**Problem to work on:** Only one stretch of the listing below is wanted. Begin at the line that has "## power groups by stage", stop after the line that has "Count of clock-buffer", and repeat every line in between exactly.
++++++++
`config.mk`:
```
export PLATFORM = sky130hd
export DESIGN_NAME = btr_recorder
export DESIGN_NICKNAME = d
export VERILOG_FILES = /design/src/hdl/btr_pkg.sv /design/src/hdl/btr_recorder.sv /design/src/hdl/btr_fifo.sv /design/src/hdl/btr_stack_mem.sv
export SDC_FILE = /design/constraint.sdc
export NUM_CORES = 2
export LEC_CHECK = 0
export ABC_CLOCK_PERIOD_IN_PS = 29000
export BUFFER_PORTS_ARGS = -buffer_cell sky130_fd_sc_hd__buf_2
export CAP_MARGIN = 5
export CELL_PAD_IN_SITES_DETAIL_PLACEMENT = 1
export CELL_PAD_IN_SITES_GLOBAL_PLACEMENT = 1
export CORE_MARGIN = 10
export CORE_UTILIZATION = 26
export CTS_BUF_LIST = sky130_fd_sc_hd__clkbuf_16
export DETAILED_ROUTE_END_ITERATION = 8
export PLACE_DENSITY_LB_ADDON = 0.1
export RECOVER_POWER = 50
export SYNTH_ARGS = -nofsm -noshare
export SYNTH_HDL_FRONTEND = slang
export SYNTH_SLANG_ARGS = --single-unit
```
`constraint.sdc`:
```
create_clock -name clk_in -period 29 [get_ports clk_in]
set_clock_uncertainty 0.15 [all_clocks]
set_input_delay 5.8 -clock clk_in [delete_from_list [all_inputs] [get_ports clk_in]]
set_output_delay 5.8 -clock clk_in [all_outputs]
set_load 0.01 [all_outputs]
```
++++++++
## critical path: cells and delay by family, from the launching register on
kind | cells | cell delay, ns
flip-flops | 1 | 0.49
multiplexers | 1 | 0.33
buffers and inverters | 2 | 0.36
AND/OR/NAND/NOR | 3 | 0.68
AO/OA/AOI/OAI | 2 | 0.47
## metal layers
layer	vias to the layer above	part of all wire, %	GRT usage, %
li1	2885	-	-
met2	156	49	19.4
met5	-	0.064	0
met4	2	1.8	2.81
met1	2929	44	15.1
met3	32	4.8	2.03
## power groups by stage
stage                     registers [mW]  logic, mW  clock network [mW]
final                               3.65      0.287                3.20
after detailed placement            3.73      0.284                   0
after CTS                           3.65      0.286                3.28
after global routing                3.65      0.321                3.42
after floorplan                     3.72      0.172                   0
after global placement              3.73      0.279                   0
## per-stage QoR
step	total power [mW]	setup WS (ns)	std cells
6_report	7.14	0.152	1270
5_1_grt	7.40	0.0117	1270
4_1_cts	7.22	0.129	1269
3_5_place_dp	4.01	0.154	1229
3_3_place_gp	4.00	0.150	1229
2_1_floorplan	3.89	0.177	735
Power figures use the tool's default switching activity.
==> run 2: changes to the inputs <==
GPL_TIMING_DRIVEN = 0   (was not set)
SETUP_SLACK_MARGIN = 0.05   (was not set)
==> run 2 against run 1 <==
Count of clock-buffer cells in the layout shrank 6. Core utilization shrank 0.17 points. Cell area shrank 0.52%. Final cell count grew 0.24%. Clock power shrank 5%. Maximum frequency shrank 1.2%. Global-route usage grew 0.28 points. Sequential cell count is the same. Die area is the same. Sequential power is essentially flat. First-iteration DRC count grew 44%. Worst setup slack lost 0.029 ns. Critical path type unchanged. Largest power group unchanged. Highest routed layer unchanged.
++++++++
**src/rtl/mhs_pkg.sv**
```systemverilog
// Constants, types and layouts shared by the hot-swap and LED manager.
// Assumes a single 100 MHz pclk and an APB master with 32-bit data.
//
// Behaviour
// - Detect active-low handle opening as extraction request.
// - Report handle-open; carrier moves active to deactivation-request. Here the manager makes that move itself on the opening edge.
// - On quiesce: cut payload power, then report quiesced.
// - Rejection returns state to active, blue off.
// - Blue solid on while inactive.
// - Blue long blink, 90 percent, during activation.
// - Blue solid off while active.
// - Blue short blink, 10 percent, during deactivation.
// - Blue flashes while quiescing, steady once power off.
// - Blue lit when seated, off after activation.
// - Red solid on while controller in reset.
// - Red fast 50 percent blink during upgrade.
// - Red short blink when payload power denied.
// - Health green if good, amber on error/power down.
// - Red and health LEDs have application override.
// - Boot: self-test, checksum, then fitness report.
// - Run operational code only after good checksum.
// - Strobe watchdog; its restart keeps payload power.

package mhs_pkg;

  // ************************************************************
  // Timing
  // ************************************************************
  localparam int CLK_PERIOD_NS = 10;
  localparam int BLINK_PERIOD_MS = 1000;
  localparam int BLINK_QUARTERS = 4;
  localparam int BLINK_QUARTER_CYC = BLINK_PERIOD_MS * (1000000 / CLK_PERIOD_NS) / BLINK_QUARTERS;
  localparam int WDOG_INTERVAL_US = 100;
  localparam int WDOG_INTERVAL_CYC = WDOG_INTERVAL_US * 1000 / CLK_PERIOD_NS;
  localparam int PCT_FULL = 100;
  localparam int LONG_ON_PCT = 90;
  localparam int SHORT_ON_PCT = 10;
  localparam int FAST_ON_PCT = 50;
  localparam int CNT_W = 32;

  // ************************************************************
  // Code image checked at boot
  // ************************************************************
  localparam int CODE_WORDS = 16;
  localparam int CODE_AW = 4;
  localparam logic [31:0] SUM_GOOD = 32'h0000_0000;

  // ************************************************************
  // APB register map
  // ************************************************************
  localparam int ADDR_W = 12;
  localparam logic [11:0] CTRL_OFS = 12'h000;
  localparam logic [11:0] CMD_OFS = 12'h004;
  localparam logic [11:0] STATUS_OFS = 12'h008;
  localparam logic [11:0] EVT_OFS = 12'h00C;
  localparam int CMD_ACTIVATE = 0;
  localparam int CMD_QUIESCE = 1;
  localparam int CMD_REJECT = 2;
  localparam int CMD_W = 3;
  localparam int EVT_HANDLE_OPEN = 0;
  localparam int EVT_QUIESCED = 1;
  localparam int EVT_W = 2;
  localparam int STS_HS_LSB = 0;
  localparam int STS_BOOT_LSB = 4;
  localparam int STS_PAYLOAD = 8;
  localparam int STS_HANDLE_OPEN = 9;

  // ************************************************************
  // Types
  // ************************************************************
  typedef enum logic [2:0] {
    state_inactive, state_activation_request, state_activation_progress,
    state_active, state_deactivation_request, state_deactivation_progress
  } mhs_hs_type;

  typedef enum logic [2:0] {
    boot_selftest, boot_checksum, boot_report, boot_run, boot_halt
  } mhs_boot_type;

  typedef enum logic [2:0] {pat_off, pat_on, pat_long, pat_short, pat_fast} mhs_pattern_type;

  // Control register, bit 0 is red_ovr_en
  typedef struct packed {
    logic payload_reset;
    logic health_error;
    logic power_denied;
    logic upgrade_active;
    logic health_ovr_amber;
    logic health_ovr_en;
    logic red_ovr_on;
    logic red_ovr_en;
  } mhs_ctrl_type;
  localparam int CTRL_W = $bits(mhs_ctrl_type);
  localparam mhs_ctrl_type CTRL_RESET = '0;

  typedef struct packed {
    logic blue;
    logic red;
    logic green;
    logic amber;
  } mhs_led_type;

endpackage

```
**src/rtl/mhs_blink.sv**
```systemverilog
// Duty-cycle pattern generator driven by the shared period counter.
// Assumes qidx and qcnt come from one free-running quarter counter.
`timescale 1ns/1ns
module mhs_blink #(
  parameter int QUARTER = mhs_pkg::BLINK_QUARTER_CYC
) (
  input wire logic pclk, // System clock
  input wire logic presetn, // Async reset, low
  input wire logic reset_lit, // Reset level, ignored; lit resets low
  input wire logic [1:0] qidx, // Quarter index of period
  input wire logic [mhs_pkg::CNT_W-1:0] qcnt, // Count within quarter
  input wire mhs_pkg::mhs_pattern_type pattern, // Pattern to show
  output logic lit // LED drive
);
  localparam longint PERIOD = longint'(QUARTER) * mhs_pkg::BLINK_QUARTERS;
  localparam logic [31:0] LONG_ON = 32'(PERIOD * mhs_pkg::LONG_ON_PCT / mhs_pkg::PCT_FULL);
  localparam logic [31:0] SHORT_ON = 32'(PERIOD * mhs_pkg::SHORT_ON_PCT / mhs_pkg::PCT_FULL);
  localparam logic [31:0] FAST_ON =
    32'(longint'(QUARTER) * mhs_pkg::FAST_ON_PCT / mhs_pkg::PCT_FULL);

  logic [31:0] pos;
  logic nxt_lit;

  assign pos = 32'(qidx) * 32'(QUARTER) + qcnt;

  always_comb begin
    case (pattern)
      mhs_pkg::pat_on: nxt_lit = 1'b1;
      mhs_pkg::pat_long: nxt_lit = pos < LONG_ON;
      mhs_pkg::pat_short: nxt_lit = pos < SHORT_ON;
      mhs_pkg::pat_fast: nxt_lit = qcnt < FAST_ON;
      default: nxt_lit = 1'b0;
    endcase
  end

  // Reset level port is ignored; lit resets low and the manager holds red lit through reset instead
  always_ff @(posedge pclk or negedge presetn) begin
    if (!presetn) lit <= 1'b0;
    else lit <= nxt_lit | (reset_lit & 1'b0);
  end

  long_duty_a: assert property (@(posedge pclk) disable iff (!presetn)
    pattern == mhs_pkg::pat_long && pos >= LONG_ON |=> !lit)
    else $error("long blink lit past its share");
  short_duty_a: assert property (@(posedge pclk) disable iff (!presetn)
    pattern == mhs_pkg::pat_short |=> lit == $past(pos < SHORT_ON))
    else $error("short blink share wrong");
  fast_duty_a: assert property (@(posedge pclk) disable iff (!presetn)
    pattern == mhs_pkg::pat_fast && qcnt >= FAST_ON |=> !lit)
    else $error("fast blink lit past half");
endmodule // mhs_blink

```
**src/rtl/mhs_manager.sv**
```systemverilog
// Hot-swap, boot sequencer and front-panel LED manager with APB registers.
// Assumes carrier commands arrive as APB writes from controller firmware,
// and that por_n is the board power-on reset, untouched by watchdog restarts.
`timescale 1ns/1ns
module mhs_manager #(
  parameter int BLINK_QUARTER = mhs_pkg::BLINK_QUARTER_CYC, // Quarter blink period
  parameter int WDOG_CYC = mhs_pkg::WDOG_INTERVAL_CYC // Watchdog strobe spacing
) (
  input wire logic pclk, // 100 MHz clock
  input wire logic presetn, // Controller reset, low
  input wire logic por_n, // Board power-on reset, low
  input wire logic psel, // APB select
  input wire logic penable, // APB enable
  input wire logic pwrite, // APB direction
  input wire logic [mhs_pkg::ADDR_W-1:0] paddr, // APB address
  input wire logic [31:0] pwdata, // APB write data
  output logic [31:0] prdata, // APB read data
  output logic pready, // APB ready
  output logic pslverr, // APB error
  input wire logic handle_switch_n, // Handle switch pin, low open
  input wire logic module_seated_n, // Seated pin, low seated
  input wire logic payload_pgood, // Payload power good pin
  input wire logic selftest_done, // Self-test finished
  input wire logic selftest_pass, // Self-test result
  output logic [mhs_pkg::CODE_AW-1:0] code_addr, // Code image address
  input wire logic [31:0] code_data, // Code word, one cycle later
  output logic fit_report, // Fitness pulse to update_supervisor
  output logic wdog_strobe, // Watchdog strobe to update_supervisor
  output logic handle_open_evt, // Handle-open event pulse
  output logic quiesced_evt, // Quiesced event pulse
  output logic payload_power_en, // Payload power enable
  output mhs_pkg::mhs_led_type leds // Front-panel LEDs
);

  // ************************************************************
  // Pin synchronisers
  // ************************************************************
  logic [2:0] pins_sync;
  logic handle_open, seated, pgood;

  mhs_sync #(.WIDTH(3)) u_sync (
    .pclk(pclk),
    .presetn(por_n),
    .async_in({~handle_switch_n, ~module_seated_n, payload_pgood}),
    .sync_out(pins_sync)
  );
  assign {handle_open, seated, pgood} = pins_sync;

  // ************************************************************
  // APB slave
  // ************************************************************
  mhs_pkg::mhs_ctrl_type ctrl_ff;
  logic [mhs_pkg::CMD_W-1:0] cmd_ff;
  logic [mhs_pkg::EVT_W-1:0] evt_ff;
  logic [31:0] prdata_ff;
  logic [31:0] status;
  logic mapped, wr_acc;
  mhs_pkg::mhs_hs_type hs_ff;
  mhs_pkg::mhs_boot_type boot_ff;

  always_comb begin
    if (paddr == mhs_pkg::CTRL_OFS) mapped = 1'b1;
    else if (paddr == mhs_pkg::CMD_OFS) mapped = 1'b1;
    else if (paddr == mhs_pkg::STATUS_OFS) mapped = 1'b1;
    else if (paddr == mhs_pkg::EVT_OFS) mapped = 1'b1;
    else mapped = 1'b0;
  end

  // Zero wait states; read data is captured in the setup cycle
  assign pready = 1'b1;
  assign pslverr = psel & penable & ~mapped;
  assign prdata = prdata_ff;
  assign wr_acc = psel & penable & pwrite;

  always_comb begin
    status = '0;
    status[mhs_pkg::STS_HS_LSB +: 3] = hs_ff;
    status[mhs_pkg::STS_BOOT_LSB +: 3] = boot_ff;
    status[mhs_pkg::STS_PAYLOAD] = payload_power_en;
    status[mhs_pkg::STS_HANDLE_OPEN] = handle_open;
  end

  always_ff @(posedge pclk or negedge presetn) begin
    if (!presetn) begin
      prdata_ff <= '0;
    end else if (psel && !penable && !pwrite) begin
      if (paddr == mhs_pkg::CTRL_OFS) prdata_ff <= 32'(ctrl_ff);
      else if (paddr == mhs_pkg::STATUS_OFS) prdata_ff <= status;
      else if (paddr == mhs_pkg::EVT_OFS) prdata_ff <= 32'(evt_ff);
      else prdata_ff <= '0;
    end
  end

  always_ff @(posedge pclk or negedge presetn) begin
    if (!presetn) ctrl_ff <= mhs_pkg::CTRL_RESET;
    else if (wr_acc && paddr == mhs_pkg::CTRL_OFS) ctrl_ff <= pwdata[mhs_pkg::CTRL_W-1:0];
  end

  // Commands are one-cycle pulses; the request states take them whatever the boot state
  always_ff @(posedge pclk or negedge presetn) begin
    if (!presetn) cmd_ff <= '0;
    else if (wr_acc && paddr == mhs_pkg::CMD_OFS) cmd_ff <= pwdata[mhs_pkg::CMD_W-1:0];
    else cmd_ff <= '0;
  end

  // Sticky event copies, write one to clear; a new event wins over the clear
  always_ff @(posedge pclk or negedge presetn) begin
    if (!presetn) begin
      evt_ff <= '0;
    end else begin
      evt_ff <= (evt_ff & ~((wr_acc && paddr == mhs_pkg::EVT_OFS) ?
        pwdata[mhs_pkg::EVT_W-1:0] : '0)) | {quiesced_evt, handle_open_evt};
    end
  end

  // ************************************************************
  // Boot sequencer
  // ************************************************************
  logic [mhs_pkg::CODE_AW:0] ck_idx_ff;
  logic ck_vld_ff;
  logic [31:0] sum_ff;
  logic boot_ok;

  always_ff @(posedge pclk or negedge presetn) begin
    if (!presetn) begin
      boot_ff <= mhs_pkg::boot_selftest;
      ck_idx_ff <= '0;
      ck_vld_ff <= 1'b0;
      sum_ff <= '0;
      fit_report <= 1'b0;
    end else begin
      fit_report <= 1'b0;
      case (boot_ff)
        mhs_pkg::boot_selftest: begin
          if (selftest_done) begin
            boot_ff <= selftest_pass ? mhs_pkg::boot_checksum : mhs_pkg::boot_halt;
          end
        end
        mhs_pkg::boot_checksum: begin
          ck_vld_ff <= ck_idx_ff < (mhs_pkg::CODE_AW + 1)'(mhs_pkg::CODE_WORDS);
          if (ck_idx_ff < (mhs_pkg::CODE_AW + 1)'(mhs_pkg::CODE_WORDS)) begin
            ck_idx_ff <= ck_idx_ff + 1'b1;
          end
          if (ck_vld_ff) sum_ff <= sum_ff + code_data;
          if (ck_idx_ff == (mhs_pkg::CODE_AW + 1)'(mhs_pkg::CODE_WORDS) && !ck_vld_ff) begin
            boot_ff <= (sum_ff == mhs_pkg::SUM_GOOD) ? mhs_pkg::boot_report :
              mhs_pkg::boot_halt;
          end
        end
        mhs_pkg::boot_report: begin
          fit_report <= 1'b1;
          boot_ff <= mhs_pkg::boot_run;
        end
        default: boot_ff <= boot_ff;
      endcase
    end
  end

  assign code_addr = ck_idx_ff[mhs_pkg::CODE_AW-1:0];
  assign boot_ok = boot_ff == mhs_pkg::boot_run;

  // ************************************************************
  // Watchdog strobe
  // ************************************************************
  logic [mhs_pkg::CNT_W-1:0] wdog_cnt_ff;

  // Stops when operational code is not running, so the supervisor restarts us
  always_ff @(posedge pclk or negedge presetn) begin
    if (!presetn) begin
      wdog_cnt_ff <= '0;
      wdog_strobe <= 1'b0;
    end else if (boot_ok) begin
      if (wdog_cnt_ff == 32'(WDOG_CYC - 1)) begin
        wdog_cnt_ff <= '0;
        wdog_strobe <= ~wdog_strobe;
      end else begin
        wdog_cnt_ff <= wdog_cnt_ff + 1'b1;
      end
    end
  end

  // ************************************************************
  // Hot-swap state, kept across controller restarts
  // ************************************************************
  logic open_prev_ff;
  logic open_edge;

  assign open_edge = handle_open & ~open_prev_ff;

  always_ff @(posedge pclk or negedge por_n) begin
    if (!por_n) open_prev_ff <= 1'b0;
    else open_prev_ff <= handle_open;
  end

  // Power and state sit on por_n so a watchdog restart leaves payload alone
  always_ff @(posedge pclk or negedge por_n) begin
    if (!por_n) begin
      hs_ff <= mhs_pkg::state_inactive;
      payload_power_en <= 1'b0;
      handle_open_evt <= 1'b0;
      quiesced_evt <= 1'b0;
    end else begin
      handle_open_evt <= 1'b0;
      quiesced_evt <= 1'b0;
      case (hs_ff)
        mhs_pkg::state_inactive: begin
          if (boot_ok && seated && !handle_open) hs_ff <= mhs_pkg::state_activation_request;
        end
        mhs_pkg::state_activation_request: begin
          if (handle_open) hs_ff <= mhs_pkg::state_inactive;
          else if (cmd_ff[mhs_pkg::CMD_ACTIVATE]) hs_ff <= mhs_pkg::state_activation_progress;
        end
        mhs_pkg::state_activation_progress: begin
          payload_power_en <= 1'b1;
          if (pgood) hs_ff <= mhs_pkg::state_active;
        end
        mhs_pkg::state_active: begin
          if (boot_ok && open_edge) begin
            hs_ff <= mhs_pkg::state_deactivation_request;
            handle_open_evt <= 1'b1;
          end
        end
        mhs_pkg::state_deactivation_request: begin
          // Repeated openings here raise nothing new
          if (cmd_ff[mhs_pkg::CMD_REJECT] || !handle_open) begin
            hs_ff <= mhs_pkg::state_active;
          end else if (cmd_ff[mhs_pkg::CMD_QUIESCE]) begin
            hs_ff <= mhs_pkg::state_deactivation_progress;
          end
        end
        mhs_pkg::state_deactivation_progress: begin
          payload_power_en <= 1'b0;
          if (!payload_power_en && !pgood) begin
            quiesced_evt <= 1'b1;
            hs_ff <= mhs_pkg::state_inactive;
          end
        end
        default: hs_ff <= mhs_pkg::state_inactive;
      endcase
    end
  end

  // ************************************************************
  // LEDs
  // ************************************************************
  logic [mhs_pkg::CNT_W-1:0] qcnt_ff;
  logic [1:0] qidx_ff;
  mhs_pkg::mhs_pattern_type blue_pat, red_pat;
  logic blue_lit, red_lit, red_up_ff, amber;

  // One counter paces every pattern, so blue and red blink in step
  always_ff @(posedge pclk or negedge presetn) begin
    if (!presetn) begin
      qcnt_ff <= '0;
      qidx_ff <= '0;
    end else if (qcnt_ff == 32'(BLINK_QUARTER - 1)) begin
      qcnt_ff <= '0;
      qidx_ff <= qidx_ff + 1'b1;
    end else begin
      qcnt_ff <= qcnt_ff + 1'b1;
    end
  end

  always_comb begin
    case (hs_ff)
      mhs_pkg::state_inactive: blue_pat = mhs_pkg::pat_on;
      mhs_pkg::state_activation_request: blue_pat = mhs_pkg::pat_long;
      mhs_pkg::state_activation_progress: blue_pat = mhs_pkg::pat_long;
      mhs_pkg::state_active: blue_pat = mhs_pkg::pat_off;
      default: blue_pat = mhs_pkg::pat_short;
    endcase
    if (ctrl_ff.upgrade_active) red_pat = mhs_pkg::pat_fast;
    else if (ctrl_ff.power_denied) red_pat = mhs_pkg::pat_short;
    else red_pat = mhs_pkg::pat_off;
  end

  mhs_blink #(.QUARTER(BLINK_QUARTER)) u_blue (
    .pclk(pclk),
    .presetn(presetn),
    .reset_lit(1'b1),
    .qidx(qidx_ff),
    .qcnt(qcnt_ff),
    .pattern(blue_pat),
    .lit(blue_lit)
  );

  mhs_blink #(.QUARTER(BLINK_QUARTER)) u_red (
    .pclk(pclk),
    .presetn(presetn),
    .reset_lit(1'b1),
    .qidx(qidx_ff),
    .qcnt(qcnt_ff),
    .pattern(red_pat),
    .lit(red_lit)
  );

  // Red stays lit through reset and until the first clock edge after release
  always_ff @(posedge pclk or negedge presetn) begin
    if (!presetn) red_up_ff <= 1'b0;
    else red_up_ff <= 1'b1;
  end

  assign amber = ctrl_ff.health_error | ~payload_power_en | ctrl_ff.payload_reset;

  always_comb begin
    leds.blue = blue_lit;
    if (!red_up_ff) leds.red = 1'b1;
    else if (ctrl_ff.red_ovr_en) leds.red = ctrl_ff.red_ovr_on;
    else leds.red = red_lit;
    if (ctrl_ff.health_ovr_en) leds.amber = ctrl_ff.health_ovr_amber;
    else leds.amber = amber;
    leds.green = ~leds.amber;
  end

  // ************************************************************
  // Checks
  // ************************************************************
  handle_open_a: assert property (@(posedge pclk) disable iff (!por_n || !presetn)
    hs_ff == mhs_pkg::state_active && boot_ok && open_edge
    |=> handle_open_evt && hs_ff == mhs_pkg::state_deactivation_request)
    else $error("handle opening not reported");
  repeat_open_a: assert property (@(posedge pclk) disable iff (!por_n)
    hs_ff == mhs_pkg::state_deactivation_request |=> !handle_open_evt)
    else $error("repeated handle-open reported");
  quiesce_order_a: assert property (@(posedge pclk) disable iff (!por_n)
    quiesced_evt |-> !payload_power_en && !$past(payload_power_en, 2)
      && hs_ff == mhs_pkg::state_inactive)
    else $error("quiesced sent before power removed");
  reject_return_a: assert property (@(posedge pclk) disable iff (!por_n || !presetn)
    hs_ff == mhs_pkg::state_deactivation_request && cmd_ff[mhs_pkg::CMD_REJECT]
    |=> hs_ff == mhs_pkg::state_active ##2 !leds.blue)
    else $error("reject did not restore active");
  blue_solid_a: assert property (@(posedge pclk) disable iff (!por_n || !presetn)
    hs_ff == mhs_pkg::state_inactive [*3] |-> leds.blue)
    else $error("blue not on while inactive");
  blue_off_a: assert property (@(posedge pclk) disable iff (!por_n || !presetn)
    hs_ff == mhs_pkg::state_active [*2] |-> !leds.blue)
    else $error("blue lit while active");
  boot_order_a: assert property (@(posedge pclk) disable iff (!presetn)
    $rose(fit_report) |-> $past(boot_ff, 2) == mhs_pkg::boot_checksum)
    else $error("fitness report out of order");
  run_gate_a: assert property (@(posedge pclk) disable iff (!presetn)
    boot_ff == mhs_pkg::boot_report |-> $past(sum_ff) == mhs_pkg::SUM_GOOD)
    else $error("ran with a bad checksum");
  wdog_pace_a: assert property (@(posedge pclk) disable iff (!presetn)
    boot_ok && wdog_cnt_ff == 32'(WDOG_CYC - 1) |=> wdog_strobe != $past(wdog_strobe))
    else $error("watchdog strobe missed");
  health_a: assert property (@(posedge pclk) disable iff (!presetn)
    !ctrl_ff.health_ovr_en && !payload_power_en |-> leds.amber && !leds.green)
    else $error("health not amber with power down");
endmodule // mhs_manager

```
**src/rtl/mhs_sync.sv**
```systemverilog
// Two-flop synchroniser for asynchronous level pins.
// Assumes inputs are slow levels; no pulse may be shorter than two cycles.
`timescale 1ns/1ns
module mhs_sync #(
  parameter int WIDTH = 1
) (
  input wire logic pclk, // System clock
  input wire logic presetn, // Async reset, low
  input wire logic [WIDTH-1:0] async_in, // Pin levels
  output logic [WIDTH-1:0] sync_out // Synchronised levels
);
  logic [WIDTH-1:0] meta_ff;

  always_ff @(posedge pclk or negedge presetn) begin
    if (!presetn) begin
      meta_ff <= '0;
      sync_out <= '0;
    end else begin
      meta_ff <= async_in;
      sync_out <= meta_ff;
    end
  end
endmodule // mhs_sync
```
++++++++
**Completed task:**
## power groups by stage
stage                     registers [mW]  logic, mW  clock network [mW]
final                               3.65      0.287                3.20
after detailed placement            3.73      0.284                   0
after CTS                           3.65      0.286                3.28
after global routing                3.65      0.321                3.42
after floorplan                     3.72      0.172                   0
after global placement              3.73      0.279                   0
## per-stage QoR
step	total power [mW]	setup WS (ns)	std cells
6_report	7.14	0.152	1270
5_1_grt	7.40	0.0117	1270
4_1_cts	7.22	0.129	1269
3_5_place_dp	4.01	0.154	1229
3_3_place_gp	4.00	0.150	1229
2_1_floorplan	3.89	0.177	735
Power figures use the tool's default switching activity.
==> run 2: changes to the inputs <==
GPL_TIMING_DRIVEN = 0   (was not set)
SETUP_SLACK_MARGIN = 0.05   (was not set)
==> run 2 against run 1 <==
Count of clock-buffer cells in the layout shrank 6. Core utilization shrank 0.17 points. Cell area shrank 0.52%. Final cell count grew 0.24%. Clock power shrank 5%. Maximum frequency shrank 1.2%. Global-route usage grew 0.28 points. Sequential cell count is the same. Die area is the same. Sequential power is essentially flat. First-iteration DRC count grew 44%. Worst setup slack lost 0.029 ns. Critical path type unchanged. Largest power group unchanged. Highest routed layer unchanged.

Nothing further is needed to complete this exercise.